◆ **Assignment**
Exactly the lines from the top of the records below through the one containing "0.860 | 0.394 |" must be set down, with no line added or dropped.

◆ **Provided entries**
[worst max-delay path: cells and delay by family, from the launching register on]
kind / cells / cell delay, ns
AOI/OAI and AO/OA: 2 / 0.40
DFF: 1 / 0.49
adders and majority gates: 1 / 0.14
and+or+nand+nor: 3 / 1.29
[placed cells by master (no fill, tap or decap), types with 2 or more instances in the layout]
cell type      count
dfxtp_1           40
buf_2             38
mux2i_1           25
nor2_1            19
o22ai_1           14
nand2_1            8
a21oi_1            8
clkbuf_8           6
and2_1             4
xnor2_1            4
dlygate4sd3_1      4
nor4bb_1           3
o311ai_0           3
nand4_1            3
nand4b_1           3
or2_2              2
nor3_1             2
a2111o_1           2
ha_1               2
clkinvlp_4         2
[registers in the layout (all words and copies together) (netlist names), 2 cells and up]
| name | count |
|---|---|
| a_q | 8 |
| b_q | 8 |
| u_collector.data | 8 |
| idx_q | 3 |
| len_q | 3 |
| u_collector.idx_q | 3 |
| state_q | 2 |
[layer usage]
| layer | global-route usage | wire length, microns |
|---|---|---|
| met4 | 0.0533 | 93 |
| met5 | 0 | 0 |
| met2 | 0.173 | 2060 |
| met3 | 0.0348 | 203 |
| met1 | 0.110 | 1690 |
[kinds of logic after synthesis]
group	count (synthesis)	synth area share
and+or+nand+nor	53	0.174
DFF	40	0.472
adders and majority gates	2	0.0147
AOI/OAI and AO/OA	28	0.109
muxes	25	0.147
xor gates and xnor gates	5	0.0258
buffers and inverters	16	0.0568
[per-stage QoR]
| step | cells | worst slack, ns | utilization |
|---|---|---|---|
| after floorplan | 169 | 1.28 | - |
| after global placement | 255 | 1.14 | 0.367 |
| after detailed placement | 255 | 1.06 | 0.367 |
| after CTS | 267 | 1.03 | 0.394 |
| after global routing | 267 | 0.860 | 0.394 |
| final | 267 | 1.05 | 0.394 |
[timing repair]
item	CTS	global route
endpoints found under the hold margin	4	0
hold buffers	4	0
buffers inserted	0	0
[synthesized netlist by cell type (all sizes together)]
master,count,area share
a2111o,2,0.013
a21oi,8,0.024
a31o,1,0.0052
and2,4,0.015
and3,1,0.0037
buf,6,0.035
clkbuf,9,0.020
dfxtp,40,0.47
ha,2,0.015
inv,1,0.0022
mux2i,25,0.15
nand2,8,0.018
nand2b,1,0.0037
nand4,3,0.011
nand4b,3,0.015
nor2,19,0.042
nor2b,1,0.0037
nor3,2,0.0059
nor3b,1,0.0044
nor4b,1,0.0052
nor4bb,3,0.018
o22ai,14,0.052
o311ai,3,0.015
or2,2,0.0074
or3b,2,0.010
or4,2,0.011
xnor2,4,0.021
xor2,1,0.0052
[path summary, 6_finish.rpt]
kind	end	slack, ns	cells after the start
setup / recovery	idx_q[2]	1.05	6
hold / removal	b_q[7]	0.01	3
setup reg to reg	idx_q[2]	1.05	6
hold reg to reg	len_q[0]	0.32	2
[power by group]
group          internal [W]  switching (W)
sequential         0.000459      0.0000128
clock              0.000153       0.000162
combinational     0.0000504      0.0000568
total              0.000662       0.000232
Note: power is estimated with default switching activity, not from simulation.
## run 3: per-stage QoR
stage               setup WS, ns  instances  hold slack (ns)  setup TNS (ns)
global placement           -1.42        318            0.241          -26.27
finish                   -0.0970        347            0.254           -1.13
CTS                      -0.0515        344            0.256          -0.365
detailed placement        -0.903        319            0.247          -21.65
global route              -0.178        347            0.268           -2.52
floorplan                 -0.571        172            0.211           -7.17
<file path="config.mk">
export PLATFORM = sky130hd
export DESIGN_NAME = mem_stage_flat
export DESIGN_NICKNAME = d
export VERILOG_FILES = /design/src/rtl/mem_stage_pkg.sv /design/src/rtl/mem_stage_if.sv /design/src/rtl/mem_stage_load_ext.sv /design/src/rtl/mem_stage.sv /design/src/flat_wrapper.sv
export SDC_FILE = /design/constraint.sdc
export NUM_CORES = 1
export LEC_CHECK = 0
export CAP_MARGIN = 10
export CORE_ASPECT_RATIO = 1.2
export CORE_MARGIN = 8
export CORE_UTILIZATION = 30
export DETAILED_ROUTE_END_ITERATION = 10
export GPL_TIMING_DRIVEN = 0
export SLEW_MARGIN = 25
export SYNTH_ARGS = -nofsm -noshare
export SYNTH_HDL_FRONTEND = slang
export SYNTH_SLANG_ARGS = --single-unit
</file>
<file path="constraint.sdc">
create_clock -name clk -period 11.3 [get_ports clk]
set_input_delay 3.39 -clock clk [delete_from_list [all_inputs] [get_ports clk]]
set_output_delay 3.39 -clock clk [all_outputs]
set_load 0.01 [all_outputs]
</file>
<file path="src/rtl/mem_stage_pkg.sv">
// Shared types for the MEM stage: opcode encoding, FSM states and op-decode helpers.
package mem_stage_pkg;

    localparam int unsigned OpCodeLen = 5;

    localparam logic [31:0] Zero = 32'h0000_0000;

    typedef enum logic [OpCodeLen-1:0] {
        OpNop = 5'd0,
        OpAdd = 5'd1,
        OpSub = 5'd2,
        OpAnd = 5'd3,
        OpOr  = 5'd4,
        OpXor = 5'd5,
        OpLb  = 5'd8,
        OpLh  = 5'd9,
        OpLw  = 5'd10,
        OpLbu = 5'd11,
        OpLhu = 5'd12,
        OpSb  = 5'd16,
        OpSh  = 5'd17,
        OpSw  = 5'd18
    } op_e;

    typedef enum logic [1:0] {
        StIdle   = 2'd0,
        StAccess = 2'd1,
        StDrain  = 2'd2,
        StDone   = 2'd3
    } state_e;

    function automatic logic is_load(logic [OpCodeLen-1:0] op);
        case (op)
            OpLb, OpLh, OpLw, OpLbu, OpLhu: return 1'b1;
            default:                        return 1'b0;
        endcase
    endfunction

    function automatic logic is_store(logic [OpCodeLen-1:0] op);
        case (op)
            OpSb, OpSh, OpSw: return 1'b1;
            default:          return 1'b0;
        endcase
    endfunction

    // Number of bytes moved by a load/store; 0 for non-memory ops.
    function automatic logic [2:0] byte_count(logic [OpCodeLen-1:0] op);
        case (op)
            OpLb, OpLbu, OpSb: return 3'd1;
            OpLh, OpLhu, OpSh: return 3'd2;
            OpLw, OpSw:        return 3'd4;
            default:           return 3'd0;
        endcase
    endfunction

    function automatic logic is_misaligned(logic [OpCodeLen-1:0] op, logic [1:0] addr_lo);
        logic [2:0] n;
        n = byte_count(op);
        return ((n == 3'd2) && addr_lo[0]) || ((n == 3'd4) && (addr_lo != 2'b00));
    endfunction

endpackage

</file>
<file path="src/rtl/mem_stage_if.sv">
// Byte-wide RAM port shared with IF through an arbiter; master side is the MEM stage.
interface mem_stage_if #(
    parameter int unsigned ADDR_W = 32
);
    logic [ADDR_W-1:0] mem_a;
    logic [7:0]        mem_dout;
    logic              mem_wr;
    logic              mem_req;
    logic              mem_gnt;
    logic [7:0]        mem_din;

    modport master (
        output mem_a,
        output mem_dout,
        output mem_wr,
        output mem_req,
        input  mem_gnt,
        input  mem_din
    );

    modport slave (
        input  mem_a,
        input  mem_dout,
        input  mem_wr,
        input  mem_req,
        output mem_gnt,
        output mem_din
    );
endinterface

</file>
<file path="src/rtl/mem_stage_load_ext.sv">
// Turns the assembled little-endian load buffer into the 32-bit register value.
module mem_stage_load_ext
    import mem_stage_pkg::*;
(
    input  logic [OpCodeLen-1:0] op,
    input  logic [31:0]          load_data,
    output logic [31:0]          result
);

    // Sign/zero extension selected by the load opcode
    always_comb begin
        result = load_data;
        case (op)
            OpLb:    result = {{24{load_data[7]}}, load_data[7:0]};
            OpLbu:   result = {24'h0, load_data[7:0]};
            OpLh:    result = {{16{load_data[15]}}, load_data[15:0]};
            OpLhu:   result = {16'h0, load_data[15:0]};
            default: result = load_data;
        endcase
    end

endmodule

</file>
<file path="src/rtl/mem_stage.sv">
// MEM stage: byte-serial loads/stores over the shared RAM port, stalling the pipe while busy.
// Optional build macro MEM_ALIGN_CHECK_EN: misaligned half/word accesses are rejected
// with a one-cycle misalign_o flag instead of being performed.
module mem_stage
    import mem_stage_pkg::*;
#(
    parameter int unsigned ADDR_W = 32,
    parameter int unsigned RD_LAT = 1
) (
    input  logic                 clk,
    input  logic                 rst,
    input  logic [OpCodeLen-1:0] aluop_i,
    input  logic [31:0]          rd_data_i,
    input  logic [4:0]           rd_addr_i,
    input  logic [ADDR_W-1:0]    mem_addr_i,
    input  logic                 rd_enable_i,
    mem_stage_if.master          mem,
    output logic [31:0]          rd_data_o,
    output logic [4:0]           rd_addr_o,
    output logic                 rd_enable_o,
    output logic                 stall_req_o,
    output logic                 misalign_o
);

    // The capture schedule below assumes read data arrives exactly one cycle after its address
    if (RD_LAT != 1) begin : g_rd_lat_check
        $error("mem_stage: only RD_LAT = 1 is supported");
    end

    state_e      state_q, state_d;
    logic [2:0]  cnt_q, cnt_d;
    logic [31:0] load_buf_q, load_buf_d;
    logic        mis_q, mis_d;

    logic        load_op, store_op, mem_op, misaligned;
    logic [2:0]  nbytes;
    logic [1:0]  cap_idx;
    logic        issue;
    logic [1:0]  issue_idx;
    logic [31:0] load_result;

    assign load_op  = is_load(aluop_i);
    assign store_op = is_store(aluop_i);
    assign mem_op   = load_op | store_op;
    assign nbytes   = byte_count(aluop_i);
    // Byte issued in the previous cycle lands now; cnt wraps 4 -> 0 which maps to lane 3
    assign cap_idx  = cnt_q[1:0] - 2'd1;

`ifdef MEM_ALIGN_CHECK_EN
    assign misaligned = mem_op & is_misaligned(aluop_i, mem_addr_i[1:0]);
`else
    assign misaligned = 1'b0;
`endif

    mem_stage_load_ext u_load_ext (
        .op        (aluop_i),
        .load_data (load_buf_q),
        .result    (load_result)
    );

    // State, byte counter, load buffer and misalign flag
    always_ff @(posedge clk or posedge rst) begin
        if (rst) begin
            state_q    <= StIdle;
            cnt_q      <= 3'd0;
            load_buf_q <= Zero;
            mis_q      <= 1'b0;
        end else begin
            state_q    <= state_d;
            cnt_q      <= cnt_d;
            load_buf_q <= load_buf_d;
            mis_q      <= mis_d;
        end
    end

    // Next-state, RAM port drive and MEM/WB outputs
    always_comb begin
        state_d      = state_q;
        cnt_d        = cnt_q;
        load_buf_d   = load_buf_q;
        mis_d        = mis_q;
        issue        = 1'b0;
        issue_idx    = 2'd0;
        mem.mem_a    = '0;
        mem.mem_dout = 8'h00;
        mem.mem_wr   = 1'b0;
        mem.mem_req  = 1'b0;
        stall_req_o  = 1'b0;
        rd_data_o    = Zero;
        rd_addr_o    = 5'd0;
        rd_enable_o  = 1'b0;
        misalign_o   = 1'b0;

        case (state_q)
            StIdle: begin
                if (!mem_op) begin
                    rd_data_o   = rd_data_i;
                    rd_addr_o   = rd_addr_i;
                    rd_enable_o = rd_enable_i;
                end else if (misaligned) begin
                    stall_req_o = 1'b1;
                    mis_d       = 1'b1;
                    state_d     = StDone;
                end else begin
                    stall_req_o = 1'b1;
                    mem.mem_req = 1'b1;
                    if (mem.mem_gnt) begin
                        issue      = 1'b1;
                        cnt_d      = 3'd1;
                        load_buf_d = Zero;
                        if (nbytes == 3'd1) begin
                            state_d = load_op ? StDrain : StDone;
                        end else begin
                            state_d = StAccess;
                        end
                    end
                end
            end
            StAccess: begin
                stall_req_o = 1'b1;
                mem.mem_req = 1'b1;
                issue       = 1'b1;
                issue_idx   = cnt_q[1:0];
                if (load_op) begin
                    load_buf_d[{cap_idx, 3'b000} +: 8] = mem.mem_din;
                end
                cnt_d = cnt_q + 3'd1;
                if (cnt_q == nbytes - 3'd1) begin
                    state_d = load_op ? StDrain : StDone;
                end
            end
            StDrain: begin
                stall_req_o = 1'b1;
                mem.mem_req = 1'b1;
                load_buf_d[{cap_idx, 3'b000} +: 8] = mem.mem_din;
                state_d = StDone;
            end
            StDone: begin
                rd_addr_o = rd_addr_i;
                if (mis_q) begin
                    misalign_o = 1'b1;
                end else if (load_op) begin
                    rd_data_o   = load_result;
                    rd_enable_o = rd_enable_i;
                end
                mis_d   = 1'b0;
                state_d = StIdle;
            end
            default: state_d = StIdle;
        endcase

        if (issue) begin
            mem.mem_a = mem_addr_i + ADDR_W'(issue_idx);
            if (store_op) begin
                mem.mem_wr   = 1'b1;
                mem.mem_dout = rd_data_i[{issue_idx, 3'b000} +: 8];
            end
        end

        // Outputs are quiet for as long as reset is held, including the passthrough path
        if (rst) begin
            mem.mem_a    = '0;
            mem.mem_dout = 8'h00;
            mem.mem_wr   = 1'b0;
            mem.mem_req  = 1'b0;
            stall_req_o  = 1'b0;
            rd_data_o    = Zero;
            rd_addr_o    = 5'd0;
            rd_enable_o  = 1'b0;
            misalign_o   = 1'b0;
        end
    end

endmodule

</file>
<file path="src/flat_wrapper.sv">
// flat-port wrapper written by rule: the top's interface ports become plain ports
module mem_stage_flat import mem_stage_pkg::*;
#(
    parameter int unsigned ADDR_W = 32,
    parameter int unsigned RD_LAT = 1
)
  (clk, rst, aluop_i, rd_data_i, rd_addr_i, mem_addr_i, rd_enable_i, rd_data_o, rd_addr_o, rd_enable_o, stall_req_o, misalign_o, mem_mem_a, mem_mem_dout, mem_mem_wr, mem_mem_req, mem_mem_gnt, mem_mem_din);
  mem_stage_if #(.ADDR_W(ADDR_W)) mem_i ();
  input  logic clk;
  input  logic rst;
  input  logic [OpCodeLen-1:0] aluop_i;
  input  logic [31:0] rd_data_i;
  input  logic [4:0] rd_addr_i;
  input  logic [ADDR_W-1:0] mem_addr_i;
  input  logic rd_enable_i;
  output logic [31:0] rd_data_o;
  output logic [4:0] rd_addr_o;
  output logic rd_enable_o;
  output logic stall_req_o;
  output logic misalign_o;
  output wire logic [$bits(mem_i.mem_a)-1:0] mem_mem_a;
  output wire logic [$bits(mem_i.mem_dout)-1:0] mem_mem_dout;
  output wire logic [$bits(mem_i.mem_wr)-1:0] mem_mem_wr;
  output wire logic [$bits(mem_i.mem_req)-1:0] mem_mem_req;
  input wire logic [$bits(mem_i.mem_gnt)-1:0] mem_mem_gnt;
  input wire logic [$bits(mem_i.mem_din)-1:0] mem_mem_din;
  assign mem_mem_a = mem_i.mem_a;
  assign mem_mem_dout = mem_i.mem_dout;
  assign mem_mem_wr = mem_i.mem_wr;
  assign mem_mem_req = mem_i.mem_req;
  assign mem_i.mem_gnt = mem_mem_gnt;
  assign mem_i.mem_din = mem_mem_din;
  mem_stage #(.ADDR_W(ADDR_W), .RD_LAT(RD_LAT)) u_core (.clk(clk), .rst(rst), .aluop_i(aluop_i), .rd_data_i(rd_data_i), .rd_addr_i(rd_addr_i), .mem_addr_i(mem_addr_i), .rd_enable_i(rd_enable_i), .mem(mem_i), .rd_data_o(rd_data_o), .rd_addr_o(rd_addr_o), .rd_enable_o(rd_enable_o), .stall_req_o(stall_req_o), .misalign_o(misalign_o));
endmodule
</file>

◆ **Solution for this exercise**
[worst max-delay path: cells and delay by family, from the launching register on]
kind / cells / cell delay, ns
AOI/OAI and AO/OA: 2 / 0.40
DFF: 1 / 0.49
adders and majority gates: 1 / 0.14
and+or+nand+nor: 3 / 1.29
[placed cells by master (no fill, tap or decap), types with 2 or more instances in the layout]
cell type      count
dfxtp_1           40
buf_2             38
mux2i_1           25
nor2_1            19
o22ai_1           14
nand2_1            8
a21oi_1            8
clkbuf_8           6
and2_1             4
xnor2_1            4
dlygate4sd3_1      4
nor4bb_1           3
o311ai_0           3
nand4_1            3
nand4b_1           3
or2_2              2
nor3_1             2
a2111o_1           2
ha_1               2
clkinvlp_4         2
[registers in the layout (all words and copies together) (netlist names), 2 cells and up]
| name | count |
|---|---|
| a_q | 8 |
| b_q | 8 |
| u_collector.data | 8 |
| idx_q | 3 |
| len_q | 3 |
| u_collector.idx_q | 3 |
| state_q | 2 |
[layer usage]
| layer | global-route usage | wire length, microns |
|---|---|---|
| met4 | 0.0533 | 93 |
| met5 | 0 | 0 |
| met2 | 0.173 | 2060 |
| met3 | 0.0348 | 203 |
| met1 | 0.110 | 1690 |
[kinds of logic after synthesis]
group	count (synthesis)	synth area share
and+or+nand+nor	53	0.174
DFF	40	0.472
adders and majority gates	2	0.0147
AOI/OAI and AO/OA	28	0.109
muxes	25	0.147
xor gates and xnor gates	5	0.0258
buffers and inverters	16	0.0568
[per-stage QoR]
| step | cells | worst slack, ns | utilization |
|---|---|---|---|
| after floorplan | 169 | 1.28 | - |
| after global placement | 255 | 1.14 | 0.367 |
| after detailed placement | 255 | 1.06 | 0.367 |
| after CTS | 267 | 1.03 | 0.394 |
| after global routing | 267 | 0.860 | 0.394 |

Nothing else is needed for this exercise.